## Task objective
Below this line is a set of entries; quote exactly the lines from the line that contains "module rr_picker" to the line that contains "for the fbdev", both lines included.
====
==> src/rtl/noc_pkg.sv <==
// Shared NoC definitions: flit format, router port indices and the
// output-stage state encoding used by the per-port arbiter.
package noc_pkg;

  localparam int unsigned FLIT_W  = 33;
  localparam int unsigned N_PORTS = 5;

  // Requester / port index order shared by all router blocks
  localparam int unsigned PORT_LEFT  = 0;
  localparam int unsigned PORT_RIGHT = 1;
  localparam int unsigned PORT_UP    = 2;
  localparam int unsigned PORT_DOWN  = 3;
  localparam int unsigned PORT_PE    = 4;

  typedef logic [FLIT_W-1:0] flit_t;

  // Destination coordinate fields inside a flit (2-bit X/Y mesh addressing)
  localparam int unsigned DEST_X_HI = 32;
  localparam int unsigned DEST_X_LO = 31;
  localparam int unsigned DEST_Y_HI = 30;
  localparam int unsigned DEST_Y_LO = 29;

  // One-entry output stage; encoding chosen so FULL decodes directly as valid
  typedef enum logic {
    ST_EMPTY = 1'b0,
    ST_FULL  = 1'b1
  } out_state_e;

endpackage

==> src/rtl/rr_picker.sv <==
// Combinational round-robin picker.
// Searches req_i starting just after last_i (wrapping modulo N) and returns
// the first requester found.
//   req_i     : request vector
//   last_i    : index of the previous winner
//   gnt_oh_c  : one-hot grant (zero when nothing requests)
//   gnt_idx_c : encoded grant index
//   gnt_vld_c : some requester was picked
module rr_picker
  import noc_pkg::*;
#(
  parameter int unsigned N     = 5,
  parameter int unsigned IDX_W = 3
) (
  input  logic [N-1:0]     req_i,
  input  logic [IDX_W-1:0] last_i,
  output logic [N-1:0]     gnt_oh_c,
  output logic [IDX_W-1:0] gnt_idx_c,
  output logic             gnt_vld_c
);

  localparam int unsigned SEL_W = $clog2(N);

  // First requester at offset 1..N from the previous winner; offset N wraps
  // back to the previous winner itself, so it is served only when alone.
  always_comb begin
    int unsigned k;
    gnt_oh_c  = '0;
    gnt_idx_c = '0;
    gnt_vld_c = 1'b0;
    k         = 0;
    for (int unsigned off = 1; off <= N; off++) begin
      k = (32'(last_i) + off) % N;
      if (!gnt_vld_c && req_i[SEL_W'(k)]) begin
        gnt_vld_c             = 1'b1;
        gnt_idx_c             = IDX_W'(k);
        gnt_oh_c[SEL_W'(k)]   = 1'b1;
      end
    end
  end

endmodule
[src/rtl/fbdev_vtg_pkg.sv]
// Shared 720p60 timing constants, FSM state type and sizing helpers for the fbdev
// video timing generator.
package fbdev_vtg_pkg;

    localparam int unsigned VTG_H_ACTIVE = 32'd1280;
    localparam int unsigned VTG_H_FP     = 32'd110;
    localparam int unsigned VTG_H_SYNC   = 32'd40;
    localparam int unsigned VTG_H_BP     = 32'd220;
    localparam int unsigned VTG_V_ACTIVE = 32'd720;
    localparam int unsigned VTG_V_FP     = 32'd5;
    localparam int unsigned VTG_V_SYNC   = 32'd5;
    localparam int unsigned VTG_V_BP     = 32'd20;
    localparam int unsigned VTG_PREFETCH = 32'd8;

    typedef enum logic [1:0] {
        IDLE  = 2'd0,
        BLANK = 2'd1,
        RUN   = 2'd2
    } vtg_state_t;

    function automatic int unsigned vtg_total(input int unsigned act_len,
                                              input int unsigned fp_len,
                                              input int unsigned sync_len,
                                              input int unsigned bp_len);
        return act_len + fp_len + sync_len + bp_len;
    endfunction

    function automatic int unsigned vtg_width(input int unsigned n);
        return (n > 32'd1) ? int'($clog2(n)) : 32'd1;
    endfunction

endpackage

[src/rtl/fbdev_sync2.sv]
// Two-flop synchronizer for single-bit control signals crossing into clk_i.
module fbdev_sync2 (
    input  logic clk_i,
    input  logic rst_ni,
    input  logic d_i,
    output logic q_o
);

    logic meta_r;

    // Two-stage capture; first stage may go metastable, second stage settles it
    always_ff @(posedge clk_i or negedge rst_ni) begin
        if (!rst_ni) begin
            meta_r <= 1'b0;
            q_o    <= 1'b0;
        end else begin
            meta_r <= d_i;
            q_o    <= meta_r;
        end
    end

endmodule

[src/rtl/fbdev_vtg.sv]
// Video timing generator: hsync/vsync/de, pixel coordinates and an early pixel request,
// held idle until PLL lock and blanking the first frame after each lock.
module fbdev_vtg
    import fbdev_vtg_pkg::*;
#(
    parameter int unsigned H_ACTIVE = VTG_H_ACTIVE,
    parameter int unsigned H_FP     = VTG_H_FP,
    parameter int unsigned H_SYNC   = VTG_H_SYNC,
    parameter int unsigned H_BP     = VTG_H_BP,
    parameter int unsigned V_ACTIVE = VTG_V_ACTIVE,
    parameter int unsigned V_FP     = VTG_V_FP,
    parameter int unsigned V_SYNC   = VTG_V_SYNC,
    parameter int unsigned V_BP     = VTG_V_BP,
    parameter bit          H_POL    = 1'b1,
    parameter bit          V_POL    = 1'b1,
    parameter int unsigned PREFETCH = VTG_PREFETCH
) (
    input  logic                              clk_i,
    input  logic                              rst_ni,
    input  logic                              locked_i,
    output logic                              hsync_o,
    output logic                              vsync_o,
    output logic                              de_o,
    output logic [vtg_width(H_ACTIVE)-1:0]    x_o,
    output logic [vtg_width(V_ACTIVE)-1:0]    y_o,
    output logic                              req_o,
    output logic                              sof_o
);

    localparam int unsigned H_TOTAL = vtg_total(H_ACTIVE, H_FP, H_SYNC, H_BP);
    localparam int unsigned V_TOTAL = vtg_total(V_ACTIVE, V_FP, V_SYNC, V_BP);
    localparam int unsigned HW      = vtg_width(H_TOTAL);
    localparam int unsigned VW      = vtg_width(V_TOTAL);
    localparam int unsigned XW      = vtg_width(H_ACTIVE);
    localparam int unsigned YW      = vtg_width(V_ACTIVE);

    localparam logic [HW-1:0] H_LAST     = HW'(H_TOTAL - 32'd1);
    localparam logic [HW-1:0] H_ACT      = HW'(H_ACTIVE);
    localparam logic [HW-1:0] H_SYNC_BEG = HW'(H_ACTIVE + H_FP);
    localparam logic [HW-1:0] H_SYNC_END = HW'(H_ACTIVE + H_FP + H_SYNC);
    localparam logic [VW-1:0] V_LAST     = VW'(V_TOTAL - 32'd1);
    localparam logic [VW-1:0] V_ACT      = VW'(V_ACTIVE);
    localparam logic [VW-1:0] V_SYNC_BEG = VW'(V_ACTIVE + V_FP);
    localparam logic [VW-1:0] V_SYNC_END = VW'(V_ACTIVE + V_FP + V_SYNC);
    localparam logic [HW:0]   H_TOTAL_W  = (HW+1)'(H_TOTAL);
    // Outputs are registered one cycle after the counters, so a lookahead of PREFETCH
    // positions yields a request that leads de_o by exactly PREFETCH cycles.
    localparam logic [HW:0]   LA_STEP    = (HW+1)'(PREFETCH);

    logic              rst_int_n_s;
    logic              run_s;
    vtg_state_t        state_r, state_nxt_s;
    logic [HW-1:0]     hcnt_r, hcnt_nxt_s;
    logic [VW-1:0]     vcnt_r, vcnt_nxt_s;
    logic              h_last_s, v_last_s, frame_end_s;
    logic [HW:0]       la_sum_s;
    logic              la_hwrap_s;
    logic [HW-1:0]     la_h_s;
    logic [VW-1:0]     la_v_s;
    logic              live_s, req_en_s;
    logic              hsync_nxt_s, vsync_nxt_s, de_nxt_s, req_nxt_s, sof_nxt_s;
    logic [XW-1:0]     x_nxt_s;
    logic [YW-1:0]     y_nxt_s;

    fbdev_sync2 u_rst_sync (
        .clk_i  (clk_i),
        .rst_ni (rst_ni),
        .d_i    (1'b1),
        .q_o    (rst_int_n_s)
    );

    fbdev_sync2 u_lock_sync (
        .clk_i  (clk_i),
        .rst_ni (rst_int_n_s),
        .d_i    (locked_i),
        .q_o    (run_s)
    );

    assign h_last_s    = (hcnt_r == H_LAST);
    assign v_last_s    = (vcnt_r == V_LAST);
    assign frame_end_s = h_last_s && v_last_s;

    // Next state and counter advance; losing lock clears everything on the same edge
    always_comb begin
        state_nxt_s = state_r;
        hcnt_nxt_s  = hcnt_r;
        vcnt_nxt_s  = vcnt_r;
        if (!run_s) begin
            state_nxt_s = IDLE;
            hcnt_nxt_s  = {HW{1'b0}};
            vcnt_nxt_s  = {VW{1'b0}};
        end else begin
            case (state_r)
                IDLE:    state_nxt_s = BLANK;
                BLANK:   state_nxt_s = frame_end_s ? RUN : BLANK;
                RUN:     state_nxt_s = RUN;
                default: state_nxt_s = IDLE;
            endcase
            if (state_r == IDLE) begin
                hcnt_nxt_s = hcnt_r;
                vcnt_nxt_s = vcnt_r;
            end else if (h_last_s) begin
                hcnt_nxt_s = {HW{1'b0}};
                vcnt_nxt_s = v_last_s ? {VW{1'b0}} : (vcnt_r + VW'(1'b1));
            end else begin
                hcnt_nxt_s = hcnt_r + HW'(1'b1);
                vcnt_nxt_s = vcnt_r;
            end
        end
    end

    // FSM state and position counters
    always_ff @(posedge clk_i or negedge rst_int_n_s) begin
        if (!rst_int_n_s) begin
            state_r <= IDLE;
            hcnt_r  <= {HW{1'b0}};
            vcnt_r  <= {VW{1'b0}};
        end else begin
            state_r <= state_nxt_s;
            hcnt_r  <= hcnt_nxt_s;
            vcnt_r  <= vcnt_nxt_s;
        end
    end

    // Lookahead position with a single conditional subtract and carry into the line
    always_comb begin
        la_sum_s   = {1'b0, hcnt_r} + LA_STEP;
        la_hwrap_s = (la_sum_s >= H_TOTAL_W);
        if (la_hwrap_s) begin
            la_h_s = HW'(la_sum_s - H_TOTAL_W);
            la_v_s = v_last_s ? {VW{1'b0}} : (vcnt_r + VW'(1'b1));
        end else begin
            la_h_s = la_sum_s[HW-1:0];
            la_v_s = vcnt_r;
        end
    end

    // Requests in BLANK only when they reach into the first line of the coming RUN frame
    assign live_s   = run_s && (state_r != IDLE);
    assign req_en_s = (state_r == RUN) ||
                      ((state_r == BLANK) && la_hwrap_s && v_last_s);

    // Output decode from the current counter state
    always_comb begin
        hsync_nxt_s = ~H_POL;
        vsync_nxt_s = ~V_POL;
        de_nxt_s    = 1'b0;
        req_nxt_s   = 1'b0;
        sof_nxt_s   = 1'b0;
        x_nxt_s     = {XW{1'b0}};
        y_nxt_s     = {YW{1'b0}};
        if (live_s) begin
            if ((hcnt_r >= H_SYNC_BEG) && (hcnt_r < H_SYNC_END)) begin
                hsync_nxt_s = H_POL;
            end else begin
                hsync_nxt_s = ~H_POL;
            end
            if ((vcnt_r >= V_SYNC_BEG) && (vcnt_r < V_SYNC_END)) begin
                vsync_nxt_s = V_POL;
            end else begin
                vsync_nxt_s = ~V_POL;
            end
            if ((state_r == RUN) && (hcnt_r < H_ACT) && (vcnt_r < V_ACT)) begin
                de_nxt_s = 1'b1;
                x_nxt_s  = hcnt_r[XW-1:0];
                y_nxt_s  = vcnt_r[YW-1:0];
            end else begin
                de_nxt_s = 1'b0;
            end
            if (req_en_s && (la_h_s < H_ACT) && (la_v_s < V_ACT)) begin
                req_nxt_s = 1'b1;
                sof_nxt_s = (la_h_s == {HW{1'b0}}) && (la_v_s == {VW{1'b0}});
            end else begin
                req_nxt_s = 1'b0;
            end
        end else begin
            de_nxt_s = 1'b0;
        end
    end

    // Registered outputs
    always_ff @(posedge clk_i or negedge rst_int_n_s) begin
        if (!rst_int_n_s) begin
            hsync_o <= ~H_POL;
            vsync_o <= ~V_POL;
            de_o    <= 1'b0;
            req_o   <= 1'b0;
            sof_o   <= 1'b0;
            x_o     <= {XW{1'b0}};
            y_o     <= {YW{1'b0}};
        end else begin
            hsync_o <= hsync_nxt_s;
            vsync_o <= vsync_nxt_s;
            de_o    <= de_nxt_s;
            req_o   <= req_nxt_s;
            sof_o   <= sof_nxt_s;
            x_o     <= x_nxt_s;
            y_o     <= y_nxt_s;
        end
    end

endmodule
====
## Expected output
module rr_picker
  import noc_pkg::*;
#(
  parameter int unsigned N     = 5,
  parameter int unsigned IDX_W = 3
) (
  input  logic [N-1:0]     req_i,
  input  logic [IDX_W-1:0] last_i,
  output logic [N-1:0]     gnt_oh_c,
  output logic [IDX_W-1:0] gnt_idx_c,
  output logic             gnt_vld_c
);

  localparam int unsigned SEL_W = $clog2(N);

  // First requester at offset 1..N from the previous winner; offset N wraps
  // back to the previous winner itself, so it is served only when alone.
  always_comb begin
    int unsigned k;
    gnt_oh_c  = '0;
    gnt_idx_c = '0;
    gnt_vld_c = 1'b0;
    k         = 0;
    for (int unsigned off = 1; off <= N; off++) begin
      k = (32'(last_i) + off) % N;
      if (!gnt_vld_c && req_i[SEL_W'(k)]) begin
        gnt_vld_c             = 1'b1;
        gnt_idx_c             = IDX_W'(k);
        gnt_oh_c[SEL_W'(k)]   = 1'b1;
      end
    end
  end

endmodule
[src/rtl/fbdev_vtg_pkg.sv]
// Shared 720p60 timing constants, FSM state type and sizing helpers for the fbdev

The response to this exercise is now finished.